2015: Year of excesses – Funding, Discounting, Fear of Losing Out, ‘Me-toos and all the tamasha


Funding, the fear of losing out and fat pay checks, firing and hiring dramas, unrest and fights with competition and local delivery boys, shutting down of operations and open letters. 2015, has been a year of drama and excitement for the Indian startup ecosystem. So as we enter the New Year, we at YourStory decided get a sneak peek on the key learnings and trends different entrepreneurs, mentors and investors have observed in 2015.

Amit Somani – Managing Partner, Prime Venture Partners 

At the beginning of this year, we saw several companies get funded with little clarity on unit economics, business models and cost of customer acquisition. There was a behaviour pattern of growth at any cost. Even in the startup world, where growth is paramount, it cannot be the only mantra. Building a business is very important, but it is also important to generate some kind of profitability even on a variable basis.

Anand Lunia – Founder, IndiaQuotient 

There has been excesses in everything: funding, spending money, discounting, and customer acquisition; even on building the team before building a sustainable product. There was a lack of focus on building something that customers would buy without any discounting. There wasn’t any fundamental value proposition made.

Apart from this, organisations ended up taking strong opposite positions. There was no reason for price-wars and discounts. It was all about who had more money and capital. Lean and mean are what fundamentally define a startup. However, they were bloated and inefficient this year.

Anil K. Gupta – Padma Shri Awardee, Founder, Honey Bee Network. Executive Vice Chair, National Innovation Foundation 

While there has been enough and more said in terms of IT and app-based startups, I will focus on hard technologies. There have been positives in what BIRAC (Biotechnology Industries Research Assistance Council) does and its tie-up with SRISHTI (Society for Research and Initiative for Sustainable Technologies and Institutions) to provide 15 fellowships of Rs 15 lakh each for two years to convert an idea into an enterprise.
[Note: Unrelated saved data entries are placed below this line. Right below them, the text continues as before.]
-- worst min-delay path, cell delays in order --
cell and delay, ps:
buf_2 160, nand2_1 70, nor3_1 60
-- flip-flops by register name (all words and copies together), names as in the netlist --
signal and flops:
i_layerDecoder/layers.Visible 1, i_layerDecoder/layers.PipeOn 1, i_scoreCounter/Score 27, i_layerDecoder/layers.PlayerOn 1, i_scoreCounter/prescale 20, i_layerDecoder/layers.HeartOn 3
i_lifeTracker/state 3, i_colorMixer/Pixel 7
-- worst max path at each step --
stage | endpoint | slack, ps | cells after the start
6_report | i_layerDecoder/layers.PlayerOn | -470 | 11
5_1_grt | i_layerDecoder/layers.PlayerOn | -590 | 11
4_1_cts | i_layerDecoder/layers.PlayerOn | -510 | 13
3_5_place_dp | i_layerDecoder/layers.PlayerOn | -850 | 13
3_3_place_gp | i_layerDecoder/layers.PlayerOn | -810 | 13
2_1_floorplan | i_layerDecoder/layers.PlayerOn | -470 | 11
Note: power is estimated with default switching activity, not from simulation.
--- src/common/frontend_pkg.sv ---
`default_nettype none

package frontend_pkg;

  // ----------------------------------------------------------------------
  // widths and sizes
  // ----------------------------------------------------------------------

  localparam int xlen = 32;

  localparam int btb_depth = 16;
  localparam int btb_idx_w = $clog2(btb_depth);
  // the index starts at pc bit 1, so the tag holds everything above it.
  localparam int btb_tag_w = xlen - btb_idx_w - 1;

  localparam int ras_depth = 4;
  localparam int ras_ptr_w = $clog2(ras_depth);

  localparam int mem_credits = 2;
  localparam int credit_w = $clog2(mem_credits + 1);

  localparam int buf_depth = 8;
  localparam int buf_cnt_w = $clog2(buf_depth + 1);

  // ----------------------------------------------------------------------
  // reset values
  // ----------------------------------------------------------------------

  localparam logic [xlen-1:0] reset_pc = 32'h0000_0100;

  // compressed nop, shown whenever no instruction is valid.
  localparam logic [xlen-1:0] nop_instr = 32'h0000_0001;

  // ----------------------------------------------------------------------
  // types
  // ----------------------------------------------------------------------

  typedef enum logic [1:0] {
    none      = 2'd0,
    branch    = 2'd1,
    jump_call = 2'd2,
    ret       = 2'd3
  } cf_kind_t;

  typedef struct packed {
    logic [xlen-1:0] pc;
    logic [xlen-1:0] instr;
    logic            taken;
    logic            valid;
  } fetch_rec_t;

endpackage

`default_nettype wire

--- src/common/fetch_mem_if.sv ---
`timescale 1ns/1ns
`default_nettype none

interface fetch_mem_if;
  import frontend_pkg::*;

  logic            valid;
  logic            fence;
  logic [xlen-1:0] addr;
  logic            ready;
  // upper half is only meaningful for a 32-bit instruction.
  logic [xlen-1:0] rdata;

  modport fetch (output valid, output fence, output addr, input ready, input rdata);

  modport buffer (input valid, input fence, input addr, output ready, output rdata);

endinterface

`default_nettype wire

--- src/common/predict_if.sv ---
`timescale 1ns/1ns
`default_nettype none

interface predict_if;
  import frontend_pkg::*;

  logic [xlen-1:0] get_pc;
  logic            stall;

  logic            upd_valid;
  logic [xlen-1:0] upd_pc;
  cf_kind_t        upd_kind;
  logic            upd_taken;
  logic [xlen-1:0] upd_target;

  logic            pred_hit;
  cf_kind_t        pred_kind;
  logic            pred_taken;
  logic [xlen-1:0] pred_target;

  modport fetch (
    output get_pc, stall, upd_valid, upd_pc, upd_kind, upd_taken, upd_target,
    input  pred_hit, pred_kind, pred_taken, pred_target
  );

  modport predictor (
    input  get_pc, stall, upd_valid, upd_pc, upd_kind, upd_taken, upd_target,
    output pred_hit, pred_kind, pred_taken, pred_target
  );

endinterface

`default_nettype wire

--- src/predictor/branch_predictor.sv ---
`timescale 1ns/1ns
`default_nettype none

module branch_predictor (
  input wire logic     clk,
  input wire logic     rst,
  predict_if.predictor bp
);
  import frontend_pkg::*;

  logic [btb_depth-1:0] valid_q;
  logic [btb_tag_w-1:0] tag_mem    [btb_depth];
  cf_kind_t             kind_mem   [btb_depth];
  logic [xlen-1:0]      target_mem [btb_depth];
  logic [1:0]           cnt_mem    [btb_depth];

  logic [btb_idx_w-1:0] get_idx;
  logic [btb_idx_w-1:0] upd_idx;
  logic [btb_tag_w-1:0] upd_tag;
  logic                 hit;
  logic                 upd_hit;
  cf_kind_t             hit_kind;
  logic [1:0]           cnt_now;
  logic [1:0]           cnt_next;
  logic                 ras_push;
  logic                 ras_pop;
  logic [xlen-1:0]      ras_top;

  // ----------------------------------------------------------------------
  // lookup
  // ----------------------------------------------------------------------

  assign get_idx  = bp.get_pc[btb_idx_w:1];
  assign hit      = valid_q[get_idx] && (tag_mem[get_idx] == bp.get_pc[xlen-1:btb_idx_w+1]);
  assign hit_kind = hit ? kind_mem[get_idx] : none;

  assign bp.pred_hit    = hit;
  assign bp.pred_kind   = hit_kind;
  assign bp.pred_target = (hit_kind == ret) ? ras_top : target_mem[get_idx];

  always_comb begin
    case (hit_kind)
      branch:         bp.pred_taken = cnt_mem[get_idx][1];
      jump_call, ret: bp.pred_taken = 1'b1;
      default:        bp.pred_taken = 1'b0;
    endcase
  end

  // stack traffic only for a fetch that really advances.
  assign ras_push = (hit_kind == jump_call) && !bp.stall;
  assign ras_pop  = (hit_kind == ret) && !bp.stall;

  return_stack i_ras (
    .clk       (clk),
    .rst       (rst),
    .push      (ras_push),
    .pop       (ras_pop),
    .push_addr (bp.get_pc + xlen'(4)),
    .top_addr  (ras_top)
  );

  // ----------------------------------------------------------------------
  // update at resolution
  // ----------------------------------------------------------------------

  assign upd_idx = bp.upd_pc[btb_idx_w:1];
  assign upd_tag = bp.upd_pc[xlen-1:btb_idx_w+1];
  assign upd_hit = valid_q[upd_idx] && (tag_mem[upd_idx] == upd_tag);

  always_comb begin
    cnt_now = cnt_mem[upd_idx];
    if (bp.upd_taken) begin
      cnt_next = (cnt_now == 2'b11) ? cnt_now : cnt_now + 2'b01;
    end else begin
      cnt_next = (cnt_now == 2'b00) ? cnt_now : cnt_now - 2'b01;
    end
  end

  always_ff @(posedge clk) begin
    if (!rst) begin
      valid_q <= '0;
    end else if (bp.upd_valid && bp.upd_taken) begin
      valid_q[upd_idx] <= 1'b1;
    end
  end

  // a fresh entry starts weakly taken.
  always_ff @(posedge clk) begin
    if (bp.upd_valid) begin
      if (upd_hit) begin
        cnt_mem[upd_idx] <= cnt_next;
      end else if (bp.upd_taken) begin
        cnt_mem[upd_idx] <= 2'b10;
      end
      if (bp.upd_taken) begin
        tag_mem[upd_idx]    <= upd_tag;
        kind_mem[upd_idx]   <= bp.upd_kind;
        target_mem[upd_idx] <= bp.upd_target;
      end
    end
  end

endmodule

`default_nettype wire

--- src/predictor/return_stack.sv ---
`timescale 1ns/1ns
`default_nettype none

module return_stack (
  input  wire logic                           clk,
  input  wire logic                           rst,
  input  wire logic                           push,
  input  wire logic                           pop,
  input  wire logic [frontend_pkg::xlen-1:0] push_addr,
  output logic [frontend_pkg::xlen-1:0]       top_addr
);
  import frontend_pkg::*;

  logic [xlen-1:0]      stack_mem [ras_depth];
  logic [ras_ptr_w-1:0] top_q;
  logic [ras_ptr_w-1:0] push_ptr;

  assign push_ptr = top_q + 1'b1;
  assign top_addr = stack_mem[top_q];

  // the pointer wraps, so a push on a full stack replaces the oldest entry.
  always_ff @(posedge clk) begin
    if (!rst) begin
      top_q <= '0;
      for (int i = 0; i < ras_depth; i++) begin
        stack_mem[i] <= reset_pc;
      end
    end else if (push) begin
      top_q <= push_ptr;
      stack_mem[push_ptr] <= push_addr;
    end else if (pop) begin
      top_q <= top_q - 1'b1;
    end
  end

  // a call and a return are never predicted for the same fetch.
  a_push_pop_excl: assert property (@(posedge clk) disable iff (!rst) !(push && pop));

endmodule

`default_nettype wire

--- src/fetch_buffer.sv ---
`timescale 1ns/1ns
`default_nettype none

module fetch_buffer (
  input  wire logic                           clk,
  input  wire logic                           rst,
  fetch_mem_if.buffer                         fm,
  output logic                                mem_req_valid,
  output logic [frontend_pkg::xlen-1:0]       mem_req_addr,
  input  wire logic                           mem_credit,
  input  wire logic                           mem_rsp_valid,
  input  wire logic [frontend_pkg::xlen-1:0] mem_rsp_data
);
  import frontend_pkg::*;

  localparam int ptr_w = $clog2(buf_depth);

  logic [15:0]          hw_data [buf_depth];
  logic [xlen-1:0]      hw_addr [buf_depth];
  logic [ptr_w-1:0]     rd_ptr;
  logic [ptr_w-1:0]     wr_ptr;
  logic [ptr_w-1:0]     rd_next;
  logic [ptr_w-1:0]     wr_next;
  logic [buf_cnt_w-1:0] count_q;
  logic [credit_w-1:0]  credit_q;
  logic [credit_w-1:0]  inflight_q;
  logic [credit_w-1:0]  drop_q;
  logic [xlen-1:0]      req_addr_q;
  logic [xlen-1:0]      rsp_addr_q;
  logic                 skip_low_q;
  logic                 head_long;
  logic                 rsp_keep;
  logic                 pop_fire;
  logic [1:0]           push_n;
  logic [1:0]           pop_n;

  assign rd_next = rd_ptr + 1'b1;
  assign wr_next = wr_ptr + 1'b1;

  // ----------------------------------------------------------------------
  // parcel side
  // ----------------------------------------------------------------------

  assign head_long = (hw_data[rd_ptr][1:0] == 2'b11);
  assign fm.ready  = !fm.fence && (count_q != '0) && (hw_addr[rd_ptr] == fm.addr) &&
                     (!head_long || (count_q >= buf_cnt_w'(2)));
  assign fm.rdata  = {hw_data[rd_next], hw_data[rd_ptr]};
  assign pop_fire  = fm.valid && fm.ready;
  assign pop_n     = !pop_fire ? 2'd0 : (head_long ? 2'd2 : 2'd1);

  // ----------------------------------------------------------------------
  // memory side
  // ----------------------------------------------------------------------

  // room is held back for both halves of every response still on its way.
  assign mem_req_valid = !fm.fence && (credit_q != '0) &&
                         (int'(count_q) + 2 * (int'(inflight_q) + 1) <= buf_depth);
  assign mem_req_addr  = req_addr_q;

  assign rsp_keep = mem_rsp_valid && (drop_q == '0) && !fm.fence;
  assign push_n   = !rsp_keep ? 2'd0 : (skip_low_q ? 2'd1 : 2'd2);

  always_ff @(posedge clk) begin
    if (!rst) begin
      credit_q   <= credit_w'(mem_credits);
      inflight_q <= '0;
      drop_q     <= '0;
      count_q    <= '0;
      rd_ptr     <= '0;
      wr_ptr     <= '0;
      skip_low_q <= 1'b0;
    end else begin
      credit_q   <= credit_q - credit_w'(mem_req_valid) + credit_w'(mem_credit);
      inflight_q <= inflight_q + credit_w'(mem_req_valid) - credit_w'(mem_rsp_valid);
      if (fm.fence) begin
        // whatever is still out belongs to the old path.
        drop_q     <= inflight_q - credit_w'(mem_rsp_valid);
        count_q    <= '0;
        rd_ptr     <= '0;
        wr_ptr     <= '0;
        skip_low_q <= fm.addr[1];
      end else begin
        if (mem_rsp_valid && (drop_q != '0)) begin
          drop_q <= drop_q - 1'b1;
        end
        count_q <= count_q + buf_cnt_w'(push_n) - buf_cnt_w'(pop_n);
        rd_ptr  <= rd_ptr + ptr_w'(pop_n);
        wr_ptr  <= wr_ptr + ptr_w'(push_n);
        if (rsp_keep) begin
          skip_low_q <= 1'b0;
        end
      end
    end
  end

  always_ff @(posedge clk) begin
    if (fm.fence) begin
      req_addr_q <= {fm.addr[xlen-1:2], 2'b00};
      rsp_addr_q <= {fm.addr[xlen-1:2], 2'b00};
    end else begin
      if (mem_req_valid) begin
        req_addr_q <= req_addr_q + xlen'(4);
      end
      if (rsp_keep) begin
        rsp_addr_q <= rsp_addr_q + xlen'(4);
        if (skip_low_q) begin
          hw_data[wr_ptr] <= mem_rsp_data[31:16];
          hw_addr[wr_ptr] <= rsp_addr_q + xlen'(2);
        end else begin
          hw_data[wr_ptr]  <= mem_rsp_data[15:0];
          hw_addr[wr_ptr]  <= rsp_addr_q;
          hw_data[wr_next] <= mem_rsp_data[31:16];
          hw_addr[wr_next] <= rsp_addr_q + xlen'(2);
        end
      end
    end
  end

  a_credit_limit: assert property (@(posedge clk) disable iff (!rst)
    credit_q <= credit_w'(mem_credits));

  a_queue_limit: assert property (@(posedge clk) disable iff (!rst)
    count_q <= buf_cnt_w'(buf_depth));

endmodule

`default_nettype wire

--- src/fetch_stage.sv ---
`timescale 1ns/1ns
`default_nettype none

module fetch_stage (
  input  wire logic                           clk,
  input  wire logic                           rst,
  input  wire logic                           trap_valid,
  input  wire logic [frontend_pkg::xlen-1:0] trap_target,
  input  wire logic                           mret_valid,
  input  wire logic [frontend_pkg::xlen-1:0] mret_target,
  input  wire logic                           resolve_valid,
  input  wire logic [frontend_pkg::xlen-1:0] resolve_pc,
  input  wire frontend_pkg::cf_kind_t         resolve_kind,
  input  wire logic                           resolve_taken,
  input  wire logic [frontend_pkg::xlen-1:0] resolve_target,
  input  wire logic                           resolve_pred_taken,
  input  wire logic [frontend_pkg::xlen-1:0] resolve_pred_target,
  input  wire logic                           stall,
  fetch_mem_if.fetch                          mem,
  predict_if.fetch                            pred,
  output frontend_pkg::fetch_rec_t            rec
);
  import frontend_pkg::*;

  logic [xlen-1:0] pc_q;
  logic [xlen-1:0] next_pc;
  logic [xlen-1:0] seq_pc;
  logic [xlen-1:0] resolve_seq;
  logic [xlen-1:0] instr;
  logic            fence_q;
  logic            ptk_long_q;
  logic            accept;
  logic            is_long;
  logic            mispredict;
  logic            redirect;
  logic            pred_jump;

  assign accept  = mem.valid && mem.ready;
  assign is_long = (mem.rdata[1:0] == 2'b11);
  assign instr   = is_long ? mem.rdata : {16'h0000, mem.rdata[15:0]};
  assign seq_pc  = pc_q + (is_long ? xlen'(4) : xlen'(2));

  // a not-taken surprise falls through past the last predicted-taken
  // instruction, whose length was kept when it was fetched.
  assign resolve_seq = resolve_pc + (ptk_long_q ? xlen'(4) : xlen'(2));
  assign mispredict  = resolve_valid && ((resolve_taken != resolve_pred_taken) ||
                       (resolve_taken && (resolve_target != resolve_pred_target)));
  assign redirect    = trap_valid || mret_valid || mispredict;
  assign pred_jump   = accept && pred.pred_hit && pred.pred_taken;

  // ----------------------------------------------------------------------
  // buffer and predictor side
  // ----------------------------------------------------------------------

  assign mem.valid = !stall && !fence_q;
  assign mem.fence = fence_q;
  assign mem.addr  = pc_q;

  assign pred.get_pc     = pc_q;
  assign pred.stall      = !accept || redirect;
  assign pred.upd_valid  = resolve_valid;
  assign pred.upd_pc     = resolve_pc;
  assign pred.upd_kind   = resolve_kind;
  assign pred.upd_taken  = resolve_taken;
  assign pred.upd_target = resolve_target;

  // ----------------------------------------------------------------------
  // next pc
  // ----------------------------------------------------------------------

  always_comb begin
    next_pc = pc_q;
    if (trap_valid) begin
      next_pc = trap_target;
    end else if (mret_valid) begin
      next_pc = mret_target;
    end else if (mispredict) begin
      next_pc = resolve_taken ? resolve_target : resolve_seq;
    end else if (pred_jump) begin
      // for a return the predictor hands over the top of its stack.
      next_pc = pred.pred_target;
    end else if (accept) begin
      next_pc = seq_pc;
    end
  end

  // fence starts set so the buffer is loaded with reset_pc on the way out of reset.
  always_ff @(posedge clk) begin
    if (!rst) begin
      pc_q       <= reset_pc;
      fence_q    <= 1'b1;
      ptk_long_q <= 1'b1;
      rec        <= '{pc: reset_pc, instr: nop_instr, taken: 1'b0, valid: 1'b0};
    end else begin
      pc_q <= next_pc;
      // every change of flow restarts the buffer at the new pc.
      fence_q <= redirect || pred_jump;
      if (pred_jump && !redirect) begin
        ptk_long_q <= is_long;
      end
      if (redirect) begin
        rec <= '{pc: next_pc, instr: nop_instr, taken: 1'b0, valid: 1'b0};
      end else if (accept) begin
        rec <= '{pc: pc_q, instr: instr, taken: pred_jump, valid: 1'b1};
      end else if (!stall) begin
        rec <= '{pc: pc_q, instr: nop_instr, taken: 1'b0, valid: 1'b0};
      end
    end
  end

endmodule

`default_nettype wire

--- src/frontend_top.sv ---
`timescale 1ns/1ns
`default_nettype none

module frontend_top (
  input  wire logic                           clk,
  input  wire logic                           rst,
  input  wire logic                           trap_valid,
  input  wire logic [frontend_pkg::xlen-1:0] trap_target,
  input  wire logic                           mret_valid,
  input  wire logic [frontend_pkg::xlen-1:0] mret_target,
  input  wire logic                           resolve_valid,
  input  wire logic [frontend_pkg::xlen-1:0] resolve_pc,
  input  wire frontend_pkg::cf_kind_t         resolve_kind,
  input  wire logic                           resolve_taken,
  input  wire logic [frontend_pkg::xlen-1:0] resolve_target,
  input  wire logic                           resolve_pred_taken,
  input  wire logic [frontend_pkg::xlen-1:0] resolve_pred_target,
  input  wire logic                           stall,
  output logic                                fetch_valid,
  output logic [frontend_pkg::xlen-1:0]       fetch_pc,
  output logic [frontend_pkg::xlen-1:0]       fetch_instr,
  output logic                                fetch_taken,
  output logic                                mem_req_valid,
  output logic [frontend_pkg::xlen-1:0]       mem_req_addr,
  input  wire logic                           mem_credit,
  input  wire logic                           mem_rsp_valid,
  input  wire logic [frontend_pkg::xlen-1:0] mem_rsp_data
);
  import frontend_pkg::*;

  fetch_rec_t rec;

  fetch_mem_if fm_if ();
  predict_if   pr_if ();

  fetch_stage i_fetch (
    .clk                 (clk),
    .rst                 (rst),
    .trap_valid          (trap_valid),
    .trap_target         (trap_target),
    .mret_valid          (mret_valid),
    .mret_target         (mret_target),
    .resolve_valid       (resolve_valid),
    .resolve_pc          (resolve_pc),
    .resolve_kind        (resolve_kind),
    .resolve_taken       (resolve_taken),
    .resolve_target      (resolve_target),
    .resolve_pred_taken  (resolve_pred_taken),
    .resolve_pred_target (resolve_pred_target),
    .stall               (stall),
    .mem                 (fm_if),
    .pred                (pr_if),
    .rec                 (rec)
  );

  fetch_buffer i_buffer (
    .clk           (clk),
    .rst           (rst),
    .fm            (fm_if),
    .mem_req_valid (mem_req_valid),
    .mem_req_addr  (mem_req_addr),
    .mem_credit    (mem_credit),
    .mem_rsp_valid (mem_rsp_valid),
    .mem_rsp_data  (mem_rsp_data)
  );

  branch_predictor i_bp (
    .clk (clk),
    .rst (rst),
    .bp  (pr_if)
  );

  assign fetch_valid = rec.valid;
  assign fetch_pc    = rec.pc;
  assign fetch_instr = rec.instr;
  assign fetch_taken = rec.taken;

endmodule

`default_nettype wire

--- config.mk ---
export PLATFORM = sky130hd
export DESIGN_NAME = frontend_top
export DESIGN_NICKNAME = d
export VERILOG_FILES = /design/src/common/frontend_pkg.sv /design/src/common/fetch_mem_if.sv /design/src/common/predict_if.sv /design/src/predictor/branch_predictor.sv /design/src/predictor/return_stack.sv /design/src/fetch_buffer.sv /design/src/fetch_stage.sv /design/src/frontend_top.sv
export SDC_FILE = /design/constraint.sdc
export NUM_CORES = 2
export LEC_CHECK = 0
export BUFFER_PORTS_ARGS = -buffer_cell sky130_fd_sc_hd__buf_2
export CAP_MARGIN = 10
export CORE_MARGIN = 2
export CORE_UTILIZATION = 35
export CTS_CLUSTER_DIAMETER = 40
export CTS_CLUSTER_SIZE = 10
export DETAILED_ROUTE_END_ITERATION = 6
export PLACE_DENSITY_LB_ADDON = 0.2
export SETUP_SLACK_MARGIN = 0.05
export SKIP_LAST_GASP = 1
export SYNTH_ARGS = -nofsm -noshare
export SYNTH_HDL_FRONTEND = slang
export SYNTH_HIERARCHICAL = 1
export SYNTH_SLANG_ARGS = --single-unit
--- constraint.sdc ---
create_clock -name clk -period 8.5 [get_ports clk]
set_input_delay 1.7 -clock clk [delete_from_list [all_inputs] [get_ports clk]]
set_output_delay 1.7 -clock clk [all_outputs]
set_load 0.05 [all_outputs]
Also, in providing Rs 1 lakh to 100 young innovators to take their innovations to the next level. There needs to be more focus on student entrepreneurship and hard technology startups.

Despite all the talk about Startup India and Make in India, we haven’t seen concrete progress in investing in the ideas of young students and post-graduates or even self-employed people who have developed some new innovation on the hardware tech side.

That should cause concern for anybody focussed on Make in India. People should ask themselves this question – why is society so deficient in supporting such ideas. The record of angel funds supporting hard technology is very poor. They may have supported lot of IT projects, which is great. But hard tech hasn’t had very many angel investments.

Ankita Vashishta – Founder, Saha Fund

2015 has seen a year of me-toos. There haven’t been great innovations. If one idea worked for someone and they got funded, there were 15 others trying their hand out in that space. Examples of these are in the logistics, last-mile delivery, e-commerce and foodtech. Also, digital innovations are still in the experimental stage. There is hardly any seamless integration of the same. To make digital a key enabler, you need to integrate all aspects like social media, cloud and data.

Aprameya Radhakrishna – Co-founder TaxiForSure, Angel Investor 

The focus on customer experience has been less, but it is very critical. Whether you are funded a lot or not, the fundamental thing is that you need to be the best company in terms of solving the customer’s pain point.

Going through all the ups and downs we have seen in the same year in terms of funding, customer experience and value was one thing that stood out. We started the year with a lot of money coming in, and we ended the year with a lot of scepticism. We also saw startups shutting down or trimming their expenses to a large extent.

What is critical is to keep the customer at the forefront and keep solving the right problems and everything else will fall in place. You need to keep the fundamentals of the business sane. It is not about growth, it is about fast growth with the right fundamentals in place.

Kashyap Deorah – Entrepreneur, Author of the book The Golden Tap: The Inside Story of Hyper Funded Indian Startups

Digital in India is beginning to come of age. This led to the growth of increasing bets by investors in the growing digital economy. In 2015, money, I think, became a rather cheap commodity, and the market was seen losing its perspective. There was a glut of startups in the food delivery, hyperlocal and services marketplaces. But I think this coming year, the men will be separated from the boys.

Sahil Kini – Vice President, Aspada Investments 

This year startups have realised the importance of hiring. When things get difficult on a day-to-day basis, it becomes tempting to go ahead and hire, but you need to remind yourself that you can’t sacrifice company culture to fulfil a short-term need. Therefore, keep the broader picture in mind, even if it means suffering a little in the short term. Always choose the right person.

Sumer Juneja – Principal, Norwest Venture Partners 

Money isn’t always available on tap; you have to spend money to make money and grow the business, and there is a balance involved. You can’t build a business assuming funding is available at all times.